A tendência a defender a participação das igrejas no debate aumenta à medida que o entrevistado vai a cultos religiosos com maior frequência. E o outro recorte que nos interessa tem a ver com a denominação do entrevistado: dois terços ou mais dos evangélicos brancos e dos protestantes negros são a favor do engajamento das igrejas na discussão sobre políticas públicas envolvendo temas científicos. Por outro lado, menos da metade dos católicos tem essa posição: são 45%, contra 49% segundo os quais as igrejas não têm de participar do debate. Não deixa de ser curioso, porque faz bem pouco tempo o papa Francisco lançou uma encíclica que tem um propósito claro de influenciar as discussões sobre as políticas ambientais. Mas, enquanto a Laudato Si’ foi divulgada em 18 de junho deste ano, a pesquisa da Pew foi feita em agosto do ano passado.

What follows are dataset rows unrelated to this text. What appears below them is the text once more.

--- config.mk ---
export PLATFORM = sky130hd
export DESIGN_NAME = ts_tx_serializer_flat
export DESIGN_NICKNAME = d
export VERILOG_FILES = /design/src/rtl/ts_tx_serializer_pkg.sv /design/src/rtl/ts_tx_serializer_if.sv /design/src/rtl/ts_tx_serializer_fifo.sv /design/src/rtl/ts_tx_serializer.sv /design/src/flat_wrapper.sv
export SDC_FILE = /design/constraint.sdc
export NUM_CORES = 1
export LEC_CHECK = 0
export CORE_MARGIN = 3
export CORE_UTILIZATION = 30
export CTS_CLUSTER_SIZE = 16
export DETAILED_ROUTE_END_ITERATION = 12
export GPL_ROUTABILITY_DRIVEN = 0
export SLEW_MARGIN = 20
export SYNTH_ARGS = -nofsm -noshare
export SYNTH_HDL_FRONTEND = slang
export SYNTH_SLANG_ARGS = --single-unit
--- constraint.sdc ---
create_clock -name clk -period 5.4 [get_ports clk]
set_input_delay 1.08 -clock clk [delete_from_list [all_inputs] [get_ports clk]]
set_output_delay 1.08 -clock clk [all_outputs]
set_load 0.01 [all_outputs]
--- src/rtl/ts_tx_serializer_pkg.sv ---
// Shared TS transmit constants and symbol helpers.
// The TS generator imports the same package, so both sides agree on the K-code values.
package ts_tx_serializer_pkg;

  localparam int TS_W = 128;

  localparam logic [7:0] SYM_COM    = 8'hBC;
  localparam logic [7:0] SYM_PADG12 = 8'hF7;
  localparam logic [7:0] SYM_IDLE   = 8'h00;

  typedef enum logic [1:0] {
    ST_OFF,
    ST_IDLE,
    ST_SEND
  } tx_state_t;

  // Symbol 0 sits in the top byte of the ordered set.
  function automatic logic [7:0] ts_symbol(input logic [TS_W-1:0] ts, input logic [3:0] idx);
    logic [TS_W-1:0] sh;
    sh = ts >> {4'd15 - idx, 3'b000};
    return sh[7:0];
  endfunction

  function automatic logic ts_is_k(input logic [3:0] idx, input logic [7:0] sym);
    return ((idx == 4'd0) && (sym == SYM_COM)) ||
           (((idx == 4'd1) || (idx == 4'd2)) && (sym == SYM_PADG12));
  endfunction

endpackage

--- src/rtl/ts_tx_serializer_if.sv ---
// TS ingress and symbol egress bundle between the TS generator, the serializer and the PHY.
// The master modport is the generator/PHY side; the slave modport is the serializer.
interface ts_tx_serializer_if;
  import ts_tx_serializer_pkg::*;

  logic [TS_W-1:0] ts_in;
  logic            ts_in_valid;
  logic            ts_tx_fifo_full;
  logic [7:0]      tx_sym;
  logic            tx_k;
  logic            tx_sym_valid;
  logic            tx_sym_first;
  logic            tx_elec_idle;

  modport master (
    output ts_in, ts_in_valid,
    input  ts_tx_fifo_full, tx_sym, tx_k, tx_sym_valid, tx_sym_first, tx_elec_idle
  );

  modport slave (
    input  ts_in, ts_in_valid,
    output ts_tx_fifo_full, tx_sym, tx_k, tx_sym_valid, tx_sym_first, tx_elec_idle
  );

endinterface

--- src/rtl/ts_tx_serializer_fifo.sv ---
// Occupancy-counted FIFO holding whole ordered sets between the generator and the serializer.
// almost_full is registered from the next occupancy so it tracks the count without lag.
module ts_fifo #(
  parameter int WIDTH = 128,
  parameter int DEPTH = 4
) (
  input  logic             clk,
  input  logic             rst,
  input  logic             wr_en,
  input  logic [WIDTH-1:0] wr_data,
  input  logic             rd_en,
  output logic [WIDTH-1:0] rd_data,
  output logic             full,
  output logic             almost_full,
  output logic             empty
);

  localparam int AW = $clog2(DEPTH);
  localparam int CW = AW + 1;

  logic [WIDTH-1:0] mem [DEPTH];
  logic [AW-1:0]    wr_ptr;
  logic [AW-1:0]    rd_ptr;
  logic [CW-1:0]    count;
  logic [CW-1:0]    count_nxt;
  logic             wr_ok;
  logic             rd_ok;

  assign full    = (count == CW'(DEPTH));
  assign empty   = (count == '0);
  assign wr_ok   = wr_en && !full;
  assign rd_ok   = rd_en && !empty;
  assign rd_data = mem[rd_ptr];

  always_comb begin
    count_nxt = count;
    if (wr_ok && !rd_ok)
      count_nxt = count + 1'b1;
    else if (rd_ok && !wr_ok)
      count_nxt = count - 1'b1;
  end

  always_ff @(posedge clk) begin
    if (rst) begin
      wr_ptr      <= '0;
      rd_ptr      <= '0;
      count       <= '0;
      almost_full <= 1'b0;
    end else begin
      if (wr_ok) wr_ptr <= wr_ptr + 1'b1;
      if (rd_ok) rd_ptr <= rd_ptr + 1'b1;
      count       <= count_nxt;
      almost_full <= (count_nxt >= CW'(DEPTH - 1));
    end
  end

  always_ff @(posedge clk) begin
    if (wr_ok) mem[wr_ptr] <= wr_data;
  end

endmodule

--- src/rtl/ts_tx_serializer.sv ---
// Buffers 128-bit ordered sets and serializes them into symbols at 2.5 or 5 GT/s pacing.
//
//  state   | meaning
//  --------+---------------------------------------------------------------
//  OFF     | electrical idle, no symbols, FIFO untouched
//  IDLE    | enabled; each strobe pops a TS or sends logical idle
//  SEND    | walking symbols of the current TS; idx==0 means next TS pending
module ts_tx_serializer
  import ts_tx_serializer_pkg::*;
#(
  parameter int FIFO_DEPTH = 4
) (
  input  logic                clk,
  input  logic                rst,
  ts_tx_serializer_if.slave   bus,
  input  logic                speed,
  input  logic                tx_enable,
  output logic                overflow_err,
  output logic [7:0]          underrun_cnt
);

  tx_state_t       state;
  logic [1:0]      div;
  logic            speed_l;
  logic [3:0]      idx;
  logic [TS_W-1:0] cur;
  logic [TS_W-1:0] head;
  logic            fifo_full;
  logic            fifo_afull;
  logic            fifo_empty;
  logic            strobe;
  logic            pop;
  logic [1:0]      reload;
  logic [7:0]      head_sym0;
  logic [7:0]      cur_sym;

  logic [7:0]      sym_q;
  logic            k_q;
  logic            valid_q;
  logic            first_q;
  logic            idle_q;

  ts_fifo #(
    .WIDTH (TS_W),
    .DEPTH (FIFO_DEPTH)
  ) u_fifo (
    .clk         (clk),
    .rst         (rst),
    .wr_en       (bus.ts_in_valid),
    .wr_data     (bus.ts_in),
    .rd_en       (pop),
    .rd_data     (head),
    .full        (fifo_full),
    .almost_full (fifo_afull),
    .empty       (fifo_empty)
  );

  assign strobe = (div == 2'd0);
  assign pop    = strobe && tx_enable && !fifo_empty &&
                  ((state == ST_IDLE) || ((state == ST_SEND) && (idx == 4'd0)));
  // A pop takes the live speed so the whole TS is paced by the rate it started at.
  assign reload    = (pop ? speed : speed_l) ? 2'd1 : 2'd3;
  assign head_sym0 = ts_symbol(head, 4'd0);
  assign cur_sym   = ts_symbol(cur, idx);

  assign bus.ts_tx_fifo_full = fifo_afull;
  assign bus.tx_sym          = sym_q;
  assign bus.tx_k            = k_q;
  assign bus.tx_sym_valid    = valid_q;
  assign bus.tx_sym_first    = first_q;
  assign bus.tx_elec_idle    = idle_q;

  always_ff @(posedge clk) begin
    if (rst) begin
      state        <= ST_OFF;
      div          <= 2'd0;
      speed_l      <= 1'b0;
      idx          <= 4'd0;
      cur          <= '0;
      sym_q        <= 8'd0;
      k_q          <= 1'b0;
      valid_q      <= 1'b0;
      first_q      <= 1'b0;
      idle_q       <= 1'b1;
      overflow_err <= 1'b0;
      underrun_cnt <= 8'd0;
    end else begin
      valid_q <= 1'b0;
      first_q <= 1'b0;
      div     <= strobe ? reload : div - 2'd1;
      if (bus.ts_in_valid && fifo_full) overflow_err <= 1'b1;
      if (pop) begin
        speed_l <= speed;
        cur     <= head;
      end

      case (state)
        ST_OFF: begin
          idle_q <= 1'b1;
          if (tx_enable) begin
            state  <= ST_IDLE;
            idle_q <= 1'b0;
          end
        end

        ST_IDLE: begin
          if (!tx_enable) begin
            state  <= ST_OFF;
            idle_q <= 1'b1;
          end else if (strobe) begin
            valid_q <= 1'b1;
            if (pop) begin
              sym_q   <= head_sym0;
              k_q     <= ts_is_k(4'd0, head_sym0);
              first_q <= 1'b1;
              idx     <= 4'd1;
              state   <= ST_SEND;
            end else begin
              sym_q <= SYM_IDLE;
              k_q   <= 1'b0;
            end
          end
        end

        ST_SEND: begin
          if (strobe) begin
            if (idx == 4'd0) begin
              if (pop) begin
                valid_q <= 1'b1;
                sym_q   <= head_sym0;
                k_q     <= ts_is_k(4'd0, head_sym0);
                first_q <= 1'b1;
                idx     <= 4'd1;
              end else begin
                state <= tx_enable ? ST_IDLE : ST_OFF;
              end
            end else begin
              valid_q <= 1'b1;
              sym_q   <= cur_sym;
              k_q     <= ts_is_k(idx, cur_sym);
              idx     <= idx + 4'd1;
              // Symbol 15: a waiting TS follows on the next strobe via idx wrapping to 0.
              if (idx == 4'd15) begin
                if (!tx_enable) begin
                  state <= ST_OFF;
                end else if (fifo_empty) begin
                  state <= ST_IDLE;
                  if (underrun_cnt != 8'hFF) underrun_cnt <= underrun_cnt + 8'd1;
                end
              end
            end
          end
        end

        default: state <= ST_OFF;
      endcase
    end
  end

endmodule

--- src/flat_wrapper.sv ---
// flat-port wrapper written by rule: the top's interface ports become plain ports
module ts_tx_serializer_flat import ts_tx_serializer_pkg::*;
#(
  parameter int FIFO_DEPTH = 4
)
  (clk, rst, speed, tx_enable, overflow_err, underrun_cnt, bus_ts_in, bus_ts_in_valid, bus_ts_tx_fifo_full, bus_tx_sym, bus_tx_k, bus_tx_sym_valid, bus_tx_sym_first, bus_tx_elec_idle);
  ts_tx_serializer_if bus_i ();
  input  logic clk;
  input  logic rst;
  input  logic speed;
  input  logic tx_enable;
  output logic overflow_err;
  output logic [7:0] underrun_cnt;
  input wire logic [$bits(bus_i.ts_in)-1:0] bus_ts_in;
  input wire logic [$bits(bus_i.ts_in_valid)-1:0] bus_ts_in_valid;
  output wire logic [$bits(bus_i.ts_tx_fifo_full)-1:0] bus_ts_tx_fifo_full;
  output wire logic [$bits(bus_i.tx_sym)-1:0] bus_tx_sym;
  output wire logic [$bits(bus_i.tx_k)-1:0] bus_tx_k;
  output wire logic [$bits(bus_i.tx_sym_valid)-1:0] bus_tx_sym_valid;
  output wire logic [$bits(bus_i.tx_sym_first)-1:0] bus_tx_sym_first;
  output wire logic [$bits(bus_i.tx_elec_idle)-1:0] bus_tx_elec_idle;
  assign bus_i.ts_in = bus_ts_in;
  assign bus_i.ts_in_valid = bus_ts_in_valid;
  assign bus_ts_tx_fifo_full = bus_i.ts_tx_fifo_full;
  assign bus_tx_sym = bus_i.tx_sym;
  assign bus_tx_k = bus_i.tx_k;
  assign bus_tx_sym_valid = bus_i.tx_sym_valid;
  assign bus_tx_sym_first = bus_i.tx_sym_first;
  assign bus_tx_elec_idle = bus_i.tx_elec_idle;
  ts_tx_serializer #(.FIFO_DEPTH(FIFO_DEPTH)) u_core (.clk(clk), .rst(rst), .bus(bus_i), .speed(speed), .tx_enable(tx_enable), .overflow_err(overflow_err), .underrun_cnt(underrun_cnt));
endmodule
==> results <==
- The count of filler cells inserted in the layout is 7894.
- The leakage power is 9.572 nW.
- The maximum number of pins on one net before global-route repair is 166.
- The library cell used most frequently in the layout, excluding fill and tap cells, is sky130_fd_sc_hd__edfxtp_1.
- The total half-perimeter wirelength after legalization and detailed placement is between 30 and 40 mm.
- The number of primary I/O pins is 155.
- The clock-pin slew on the worst setup and hold paths is 70 ps.
- Summing all multi-input logic gate instances after layout gives 6578 sq um.
- The worst max-slew margin expressed relative to the limit is 0.3405.
- The x dimension of the die is 298.9 microns.
- Setup repair after global routing left no endpoint under its margin.
- The clock passes through at most 3 buffers.
- Based on the critical path, the design can be clocked at up to about 0.29 GHz.
- The cell sitting at the root of the clock tree is a sky130_fd_sc_hd__clkbuf_16.
- The hold violation total from the final report came to 0.
- The transition time of the tightest slew-check pin is 986.9 ps.
- The region available for standard cell placement spans 84350 sq um.
- The area of the die is 89330 sq um.
- The critical hold path startpoint is u_core.cur[123].
- The maximum vdd drop is 0.0002230 V.
- The launch point of the worst reg-to-reg path is u_core.idx[0].
- The number of maximum-capacitance violations is 0.
- The flow ran to the end, and the final reports show no timing, DRC or antenna violations.
- Yosys printed 0 warnings.
- In the global route stage, overall resource usage came out at 0.1321.
- Global routing finished with a remaining overflow of 0.
- The number of antenna-violating nets in the routed design is 0.
- The synthesized design contains 680 register bits.
- The fraction of layout instances using a drive strength above 1 is 0.1730.
- After the first detailed-routing iteration, the DRC count stood at 1065.
- The clock latency reported for the late side of the worst-skew pair is slightly above 600 ps.
- The hold buffer count at cts is 0.
- Relative to the synthesized area, the layout overhead comes to 20.43%.
- Gates resized during post-CTS repair numbered 0.
- The library cells used most frequently in the layout, excluding fill and tap cells, are 512 x sky130_fd_sc_hd__edfxtp_1, 283 x sky130_fd_sc_hd__nand2_1, 164 x sky130_fd_sc_hd__dfxtp_1.
- The first element of the critical path is u_core.idx[0].
- Buffers placed on the I/O ports in this run total 154.
- TritonCTS built the clock tree.
- In this run the number of H-tree levels came out at 3.
- Detailed routing inserted a total of around 14000 vias.
- The worst hold path belongs to the class flip-flop to flip-flop.
- The slack of the worst reg-to-reg path is between 1500 and 2000 ps.
- For this run, the leading register cell type out of synthesis is sky130_fd_sc_hd__edfxtp_1.
- The critical setup path kind is flip-flop to flip-flop.
- The worst-case hold slack is 451.8 ps.
- The final total negative setup slack is 0 ps.
- The overall routed net length is ~59 mm.
- The kind of end point of the critical path is a flip-flop.
- The number of distinct library cells after synthesis is 47.
- The ratio of final minimum period to clock period is 0.6439.
- Counting flops with a built-in enable in the synthesized netlist gives 512.
- The number of global-route vias before repair is about 14000.
- The net total in the final layout is 1837.
- The number of buffers created by CTS is 72.
- The capture point of the worst path is u_core.cur[12].
- Measured on the finished design, the core utilization comes to 0.3674.
- The die outline height is around 300 microns.
- For the worst setup path, the data arrival time is a little under 4000 ps.
- The clock period could shrink to roughly 3500 ps.
- For this run, the register share of the synthesized area comes to 0.7282.
- The cell depth of the worst min-delay path is 2.
- In the routed design, unresolved DRC markers number 0.
- The average cell area after synthesis is 16.82 sq um.
- Once the clock tree was built, the setup fixing pass inserted 0 buffers.
- In this run the critical register-to-register path is captured at u_core.cur[12].
- Data on the critical path is required at its endpoint by roughly 6000 ps.
- The number of cell instances on the worst register-to-register path is 8.
- The maximum clock skew at final layout is 26.16 ps.
- The number of sinks on the clock net is 680.
- The proportion of synthesized flip-flops having asynchronous set or reset is 0.
- The first-pass GRT wire length is 89.08 mm.
- After detailed routing, the average wire length per cell comes to 20.59 microns.
- In this run the power density over the cells is 376.7 nW/um^2.
- The initial antenna violation count was 17.
- The final setup violation count is 0.
- The initial utilization of the core area, before any placement, comes to 0.3051.
- The first TritonRoute pass finished after 5 iterations.
- The net count of the mapped netlist is 1679.
- In this run the cell area of the synthesized design comes to approximately 26000 sq um.
- Of all nets on the critical path, the largest fanout is 70.
- The kind of launch point of the worst setup path is a flip-flop.
- The vias per cell is approximately 4.7.
- After technology mapping, the gate count stands at roughly 1500.
- The number of slew-limit violations in the final report is 0.
- The sequential cells in the finished layout cover a total of 18750 sq um.
- In this run the core area contains 106 standard-cell rows.
## routing by layer
metal | vias to the layer above | GRT usage | part of all wire
met5 | - | 0 | 0.0012
met4 | 10 | 0.04077 | 0.022
met3 | 100 | 0.03843 | 0.062
met2 | 342 | 0.2169 | 0.49
met1 | 7041 | 0.1692 | 0.43
li1 | 6203 | - | -
## cell usage after synthesis, types with 2 or more instances
cell	number	area, sq um
sky130_fd_sc_hd__inv_1	13	48.80
sky130_fd_sc_hd__nand4_1	5	31.28
sky130_fd_sc_hd__a31oi_1	3	18.77
sky130_fd_sc_hd__dfxtp_1	168	3363
sky130_fd_sc_hd__ha_1	16	200.2
sky130_fd_sc_hd__buf_2	21	105.1
sky130_fd_sc_hd__nand3_1	4	20.02
sky130_fd_sc_hd__buf_4	5	37.54
sky130_fd_sc_hd__clkbuf_1	61	229.0
sky130_fd_sc_hd__o21ai_0	10	50.05
sky130_fd_sc_hd__mux4_1	4	105.1
sky130_fd_sc_hd__or3_1	2	12.51
sky130_fd_sc_hd__or2_2	2	12.51
sky130_fd_sc_hd__nand4b_1	2	17.52
sky130_fd_sc_hd__nand2b_1	4	25.02
sky130_fd_sc_hd__mux4_2	157	3536
sky130_fd_sc_hd__mux2i_1	3	30.03
sky130_fd_sc_hd__nor2b_1	3	18.77
sky130_fd_sc_hd__a221oi_1	2	17.52
sky130_fd_sc_hd__o211ai_1	2	15.01
sky130_fd_sc_hd__a21oi_1	140	700.7
sky130_fd_sc_hd__buf_1	4	15.01
sky130_fd_sc_hd__nor2_1	36	135.1
sky130_fd_sc_hd__a22oi_1	22	165.2
sky130_fd_sc_hd__nand2_1	283	1062
sky130_fd_sc_hd__nor3_1	2	10.01
sky130_fd_sc_hd__xor2_1	7	61.31
sky130_fd_sc_hd__a211oi_1	9	67.56
sky130_fd_sc_hd__nand3b_1	3	22.52
sky130_fd_sc_hd__edfxtp_1	512	15370
sky130_fd_sc_hd__xnor2_1	4	35.03
sky130_fd_sc_hd__and2_1	5	31.28
sky130_fd_sc_hd__and3_1	2	12.51
## per-stage QoR
| step | instance area (sq um) | worst slack, ps | std cells | power (W) |
|---|---|---|---|---|
| 6_report | 30990 | 1923 | 2888 | 0.01167 |
| 4_1_cts | 30970 | 1984 | 2880 | 0.01182 |
| 2_1_floorplan | 25730 | 367.3 | 1530 | 0.006533 |
| 3_3_place_gp | 28600 | 1771 | 2748 | 0.006871 |
| 5_1_grt | 30980 | 1722 | 2883 | 0.01213 |
| 3_5_place_dp | 28600 | 1707 | 2748 | 0.006900 |
## critical path, stage by stage, from the launching register on
cell and delay [ps]:
sky130_fd_sc_hd__dfxtp_2 660, sky130_fd_sc_hd__inv_1 190, sky130_fd_sc_hd__ha_1 290, sky130_fd_sc_hd__and4bb_2 320, sky130_fd_sc_hd__o2111ai_4 190, sky130_fd_sc_hd__buf_4 620
sky130_fd_sc_hd__buf_4 650, sky130_fd_sc_hd__nand2_1 140, sky130_fd_sc_hd__a21oi_1 190
## layout make-up
cell class / count / share of cell area
diodes: 8 / 0.0006460
clock buffers: 99 / 0.06581
clock inverters: 33 / 0.01078
inverters: 13 / 0.001575
multi-input cells: 745 / 0.2122
flip-flops and latches: 680 / 0.6049
well taps: 1134 / 0.04578
repair buffers: 176 / 0.05822
## where the power goes
| part | switching (W) | internal [W] |
|---|---|---|
| logic | 0.000450 | 0.000365 |
| clock network | 0.00204 | 0.00287 |
| registers | 0.0000791 | 0.00588 |
| total | 0.00257 | 0.00911 |
## sequential cells by signal (all words and copies together) (netlist names), 2 cells and up, named ones only
signal / count
u_core.u_fifo.mem: 512
u_core.state: 2
u_core.u_fifo.count: 3
u_core.u_fifo.wr_ptr: 2
u_core.div: 2
u_core.bus.tx_sym: 8
u_core.underrun_cnt: 8
u_core.u_fifo.rd_ptr: 2
u_core.idx: 4
u_core.cur: 128
## kinds of logic after synthesis
group / after synthesis / share of synthesized area
multiplexers: 164 / 0.1427
AND/OR/NAND/NOR: 357 / 0.05698
XOR/XNOR: 11 / 0.003744
adder cells (fa/ha/maj): 17 / 0.008168
flip-flops: 680 / 0.7282
buffers and inverters: 105 / 0.01736
AO/OA/AOI/OAI: 196 / 0.04293
## how the worst min path moves through the flow
stage	end	slack (ps)
2_1_floorplan	u_core.div[0]	420
3_3_place_gp	u_core.div[0]	430
3_5_place_dp	u_core.div[0]	440
4_1_cts	u_core.cur[70]	450
5_1_grt	u_core.cur[51]	470
6_report	u_core.cur[123]	450
(Power assumes the default switching activity.)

Não consta que a pesquisa tenha feito perguntas mais aprofundadas sobre quais seriam esses temas de políticas públicas envolvendo ciência a respeito dos quais as religiões deveriam ter o direito de se manifestar. Mas podemos citar alguns, além das próprias questões ambientais. Pelo menos nos Estados Unidos, é grande a pressão pela revisão dos currículos de ensino de ciências, para que acomodam visões criacionistas ou o Design Inteligente, ou para que tirem força dos conteúdos sobre evolução. Além disso, há as práticas científicas que colidem frontalmente com algumas convicções religiosas: por exemplo, a legislação deveria permitir, ou o governo deveria bancar pesquisas envolvendo manipulação genética ou a destruição de embriões para a obtenção de células-tronco?
Minha posição pessoal é a de que as igrejas são integrantes da sociedade civil tanto quanto sindicatos, entidades de classe, ONGs, associações de bairro e o que mais houver nesse sentido. Portanto, têm todo o direito de manifestar sua opinião sobre temas nos quais julgue ter uma contribuição importante a oferecer. Isso nem de longe significa a “violação do Estado laico” que muita gente adora invocar nesses casos, afinal a decisão final continua sendo do poder público, seja no Executivo, no Legislativo ou no Judiciário. A igreja ou grupo religioso vai oferecer seus argumentos, não vai impor um resultado final. E esse intercâmbio pode ajudar os religiosos a se inteirar das mais recentes técnicas e descobertas científicas.